- Description of the task -
Go through the entries, filter for the word "default", and copy every line that has it.
*** Source material Section Begins ***
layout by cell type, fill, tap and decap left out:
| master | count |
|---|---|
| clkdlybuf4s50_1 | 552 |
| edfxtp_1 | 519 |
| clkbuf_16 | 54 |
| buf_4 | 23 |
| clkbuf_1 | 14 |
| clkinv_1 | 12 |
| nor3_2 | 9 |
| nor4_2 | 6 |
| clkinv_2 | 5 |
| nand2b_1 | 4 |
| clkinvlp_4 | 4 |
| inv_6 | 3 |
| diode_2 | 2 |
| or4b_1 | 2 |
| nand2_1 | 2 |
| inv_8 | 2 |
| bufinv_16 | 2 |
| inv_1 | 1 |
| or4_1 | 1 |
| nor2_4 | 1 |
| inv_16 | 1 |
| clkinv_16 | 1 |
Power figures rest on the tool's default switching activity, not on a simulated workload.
[run.sh]
#!/bin/bash
# OpenROAD 26Q1-2900-gdf79404cd8, Yosys 0.63+post, stock flow scripts
make -C /OpenROAD-flow-scripts/flow DESIGN_CONFIG=/design/flow/config.mk WORK_HOME=/design/flow/orfs finish
[config.mk]
export PLATFORM = sky130hd
export DESIGN_NAME = function3
export DESIGN_NICKNAME = function3
export VERILOG_FILES = /design/flow/design.v
export SDC_FILE = /design/flow/constraint.sdc
export NUM_CORES = 4
export LEC_CHECK = 1
export CORE_AREA = 10 10 98 98
export DIE_AREA = 0 0 108 108
[constraint.sdc]
current_design function3

set clk_period 1.0
set clk_io_pct 0.2

create_clock -name clk0 -period $clk_period [get_ports {clk}]

set non_clock_inputs [all_inputs -no_clocks]
set_input_delay [expr $clk_period * $clk_io_pct] -clock clk0 $non_clock_inputs
set_output_delay [expr $clk_period * $clk_io_pct] -clock clk0 [all_outputs]
--- flow/design.v ---
module mux_1to24 (clk, en, addr, din, line0, line1, line2, line3,
					line4, line5, line6, line7, line8, line9, line10,
					line11, line12, line13, line14, line15, line16,
					line17, line18, line19, line20, line21, line22,
					line23);
input clk,en;
input signed [31:0] din;	 
input [6:0] addr;		 
output signed [31:0] line0, line1, line2, line3, line4, line5, line6,
		line7, line8, line9, line10, line11, line12,
		line13, line14, line15, line16, line17, line18,
		line19, line20, line21, line22, line23;
reg 	signed [31:0] line0, line1, line2, line3, line4, line5, line6,
		line7, line8, line9, line10, line11, line12,
		line13, line14, line15, line16, line17, line18,
		line19, line20, line21, line22, line23, midmem;
reg [6:0] addr_buf0;		 
always @ (posedge clk)
if (!en) 
	begin addr_buf0<=addr; 
	end
else 
	begin addr_buf0<=addr_buf0; 
	end
always @ (posedge clk)	 
if (!en)
	begin
	case (addr_buf0)
		6'd1	:	line0=din;
		6'd2	:	line1=din;
		6'd3	:	line2=din;
		6'd4	:	line3=din;
		6'd5	:	line4=din;
		6'd6	:	line5=din;
		6'd7	:	line6=din;
		6'd8	:	line7=din;
		6'd9	:	line8=din;
		6'd10	:	line9=din;
		6'd11	:	line10=din;
		6'd12	:	line11=din;
		6'd13	:	line12=din;
		6'd14	:	line13=din;
		6'd15	:	line14=din;
		6'd16	:	line15=din;
		6'd17	:	line16=din;
		6'd18	:	line17=din;
		6'd19	:	line18=din;	
		6'd20	:	line19=din;
		6'd21	:	line20=din;
		6'd22	:	line21=din;
		6'd23	:	line22=din;
		6'd24	:	line23=din;
		default :	midmem=din;
		endcase
	end
endmodule
==> /design/flow/design.v <==
module pwm (
    input wire          clk,
    input wire          rst,
    input wire  [7:0]   threshold,
    output wire         dout
);
reg [7:0] pulse = 8'd0;
parameter STATE_HIGH = 1'b1;
parameter STATE_LOW = 1'b0;
reg state = STATE_HIGH;
assign dout = state;
always @(posedge clk) begin
    if (rst) begin
        pulse <= 8'd0;
        state <= STATE_HIGH;
    end
    else
    begin
        pulse <= pulse + 1'b1;
        state <= state;
        case(state)
            STATE_HIGH:
            begin
                if(pulse == threshold)
                begin
                    state <= STATE_LOW;
                end
            end
            STATE_LOW:
            begin
                if(pulse == 8'hff)
                begin
                    state <= STATE_HIGH;
                end
            end
        endcase
    end
end
endmodule
==> /design/flow/run.sh <==
#!/bin/bash
# OpenROAD 26Q1-2900-gdf79404cd8, Yosys 0.63+post, stock flow scripts
make -C /OpenROAD-flow-scripts/flow DESIGN_CONFIG=/design/flow/config.mk WORK_HOME=/design/flow/orfs finish
==> /design/flow/config.mk <==
export PLATFORM = sky130hd
export DESIGN_NAME = pwm
export DESIGN_NICKNAME = pwm
export VERILOG_FILES = /design/flow/design.v
export SDC_FILE = /design/flow/constraint.sdc
export NUM_CORES = 4
export LEC_CHECK = 1
export CORE_AREA = 10 10 74 74
export DIE_AREA = 0 0 84 84
==> /design/flow/constraint.sdc <==
current_design pwm

set clk_period 2.7
set clk_io_pct 0.2

create_clock -name clk0 -period $clk_period [get_ports {clk}]

set non_clock_inputs [all_inputs -no_clocks]
set_input_delay [expr $clk_period * $clk_io_pct] -clock clk0 $non_clock_inputs
set_output_delay [expr $clk_period * $clk_io_pct] -clock clk0 [all_outputs]
==> run_results.csv <==
group,metric,value,unit
outcome,status,"finished clean",
sta,final_max_slew_viol_count,0,
worst_setup_path,cp_top_family,"buffers and inverters",
finish,instances_no_fill,109,
grt,track_usage,2.87,%
placement,hpwl,798,um
worst_setup_path,crit_slowest_cell,"clkdlybuf4s50_1",
sta,fmax,628,MHz
synthesis,yosysChipArea,437,um2
power_and_ir_drop,powerDensity,512,nW/um2
route,drt-total-wl,993,um
worst_setup_path,worstSetupPathType,"register to output pin",
clocking,clock_sinks,9,
clocking,cts_resized,0,
synthesis,avgSynthCellArea,9.49,um2
synthesis,ys_seq_share,41.3,%
worst_setup_path,crit_buf_inv,1,
clocking,clkTransAtPathRegs,40,ps
placement,place.gp.congestion,0.625,
worst_setup_path,crit_chain,"clkdlybuf4s50_1",
route,viasPerCell,3.15,
sta,tightest_slew,352,ps
grt,antenna_found_initial,0,
synthesis,netlist_instances,46,
power_and_ir_drop,cellLeakagePower,0.216,nW
grt,grt_pass1_wl,1660,um
finish,syn_to_final_growth,46.7,%
synthesis,synth_cell_types,16,
clocking,clk_latency,230,ps
synthesis,netlist_area,437,um2
sta,period_needed,1590,ps
hold_path,hold_path.class,"register to register",
synthesis,yosys-stat-cells,46,
grt,grt_max_degree,10,
worst_setup_path,reg2reg_to,"pulse[7]$_SDFF_PP0_",
clocking,cts.htree.levels,1,
clocking,cts_hold_buf,0,
finish,stdcell_area,641,um2
worst_setup_path,cp-start-kind,"register",
floorplanning,chip_area,7060,um2
sta,setup_violations,0,
worst_setup_path,cp.depth,1,
route,first_pass_iters,2,
finish,most-common-layout-cells,"clkdlybuf4s50_1, xnor2_1, dfxtp_1",
sta,fin_setup_tns,0,ps
finish,nFillCells,442,
worst_setup_path,crit_path_end_kind,"output pin",
worst_setup_path,worst_ep_required_time,2160,ps
placement,dpl_cell_area,596,um2
worst_setup_path,endpoint,"dout",
floorplanning,num_rows,23,
placement,io_buffers,10,
run,warnings,25,
synthesis,ys_warn_count,1,
sta,final.period_utilization,59.0,%
power_and_ir_drop,p_total,0.328,mW
worst_setup_path,reg2reg_depth,4,
worst_setup_path,rrSetupSlack,1580,ps
clocking,cts_tree,"done",
worst_setup_path,cp_max_fo,3,
finish,drive_above_1_share,10.2,%
sta,rsz0062_at_grt,"no",
placement,placed_cells,105,
worst_setup_path,rr_startpoint,"pulse[2]$_SDFF_PP0_",
floorplanning,io_pins,11,
synthesis,ys.flops,9,
route,drtIter0Drc,12,
floorplanning,fp.dieH,84,um
sta,finalHoldViolations,0,
route,final_antenna_net_count,0,
clocking,clock_path_buffers,2,
grt,grt_overflow,0,
clocking,post-cts-setup-buffers,0,
sta,max-slew-margin-rel,76.4,%
route,num_vias,343,
worst_setup_path,cp-startpoint,"state$_SDFF_PP1_",
worst_setup_path,crit_arrival,1050,ps
power_and_ir_drop,ir_drop,0.000108,V
worst_setup_path,max_stage_delay,480,ps
grt,grt_pass1_vias,365,
floorplanning,initial_core_util,11.0,%
route,drc,0,
sta,clock_skew,3.27,ps
floorplanning,core,3970,um2
finish,lay_top_count,"clkdlybuf4s50_1",
clocking,cts_buffers,3,
finish,fin_util,16.1,%
run,cap_violations,0,
floorplanning,die_w,84,um
route,wire_per_inst,9.11,um
route,n_antenna_cell,0,
clocking,cts-root-buf,"clkbuf_8",
-- power breakdown --
group	internal (mW)	total (mW)	switching, mW	leakage, nW
combinational	0.0218	0.0320	0.0101	0.121
sequential	0.137	0.144	0.00694	0.0732
clock	0.103	0.152	0.0494	0.0228
-- final cells by class --
class	count	area (um2)	area share, %
inverters	1	3.75	0.586
multi-input cells	35	249	38.9
well taps	50	62.6	9.77
clock buffers	4	45.0	7.03
flip-flops and latches	9	180	28.1
repair buffers	10	100	15.6
-- sequential cells by signal, indices dropped and copies added (netlist names) --
signal / flops
pulse: 8
state: 1
-- routing by layer --
layer  up-vias  GRT usage [%]  part of all wire (%)
met4         0           1.07                   1.6
met1       157           2.98                    44
met2         5           4.74                    47
li1        179              -                     -
met3         2           1.57                   6.7
met5         -              0                     0
-- cell usage after synthesis (all sizes together) --
master	count	area, um2
xnor2	9	78.8
xor2	5	43.8
nor2b	1	6.26
ha	1	12.5
and4	1	11.3
clkbuf	1	3.75
nand4	5	37.5
o211ai	1	7.51
and2	1	7.51
nor2	7	26.3
dfxtp	9	180
nand3	1	5.00
inv	1	3.75
o21ai	1	5.00
nand2	2	7.51
-- through the flow --
step           worst slack, ps  hold slack [ps]
4_1_cts                   1090              505
2_1_floorplan             1590              439
6_report                  1110              501
5_1_grt                   1030              553
3_5_place_dp              1030              498
3_3_place_gp              1020              492
-- how the worst min path moves through the flow --
stage	startpoint	to	slack, ps	cells past startpoint
after CTS	state$_SDFF_PP1_	state$_SDFF_PP1_	510	1
after global routing	state$_SDFF_PP1_	state$_SDFF_PP1_	550	1
final	state$_SDFF_PP1_	state$_SDFF_PP1_	500	1
-- cells by family after synthesis --
| logic type | count (synthesis) | share of synthesized area [%] |
|---|---|---|
| fa+ha+maj | 1 | 2.86 |
| xor+xnor | 14 | 28.1 |
| flops | 9 | 41.3 |
| compound gates | 2 | 2.86 |
| buf+inv | 2 | 1.72 |
| simple gates | 18 | 23.2 |
Power and IR drop assume default switching activity.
*** Source material Section Ends ***
- Written response -
Power figures rest on the tool's default switching activity, not on a simulated workload.
		default :	midmem=din;
Power and IR drop assume default switching activity.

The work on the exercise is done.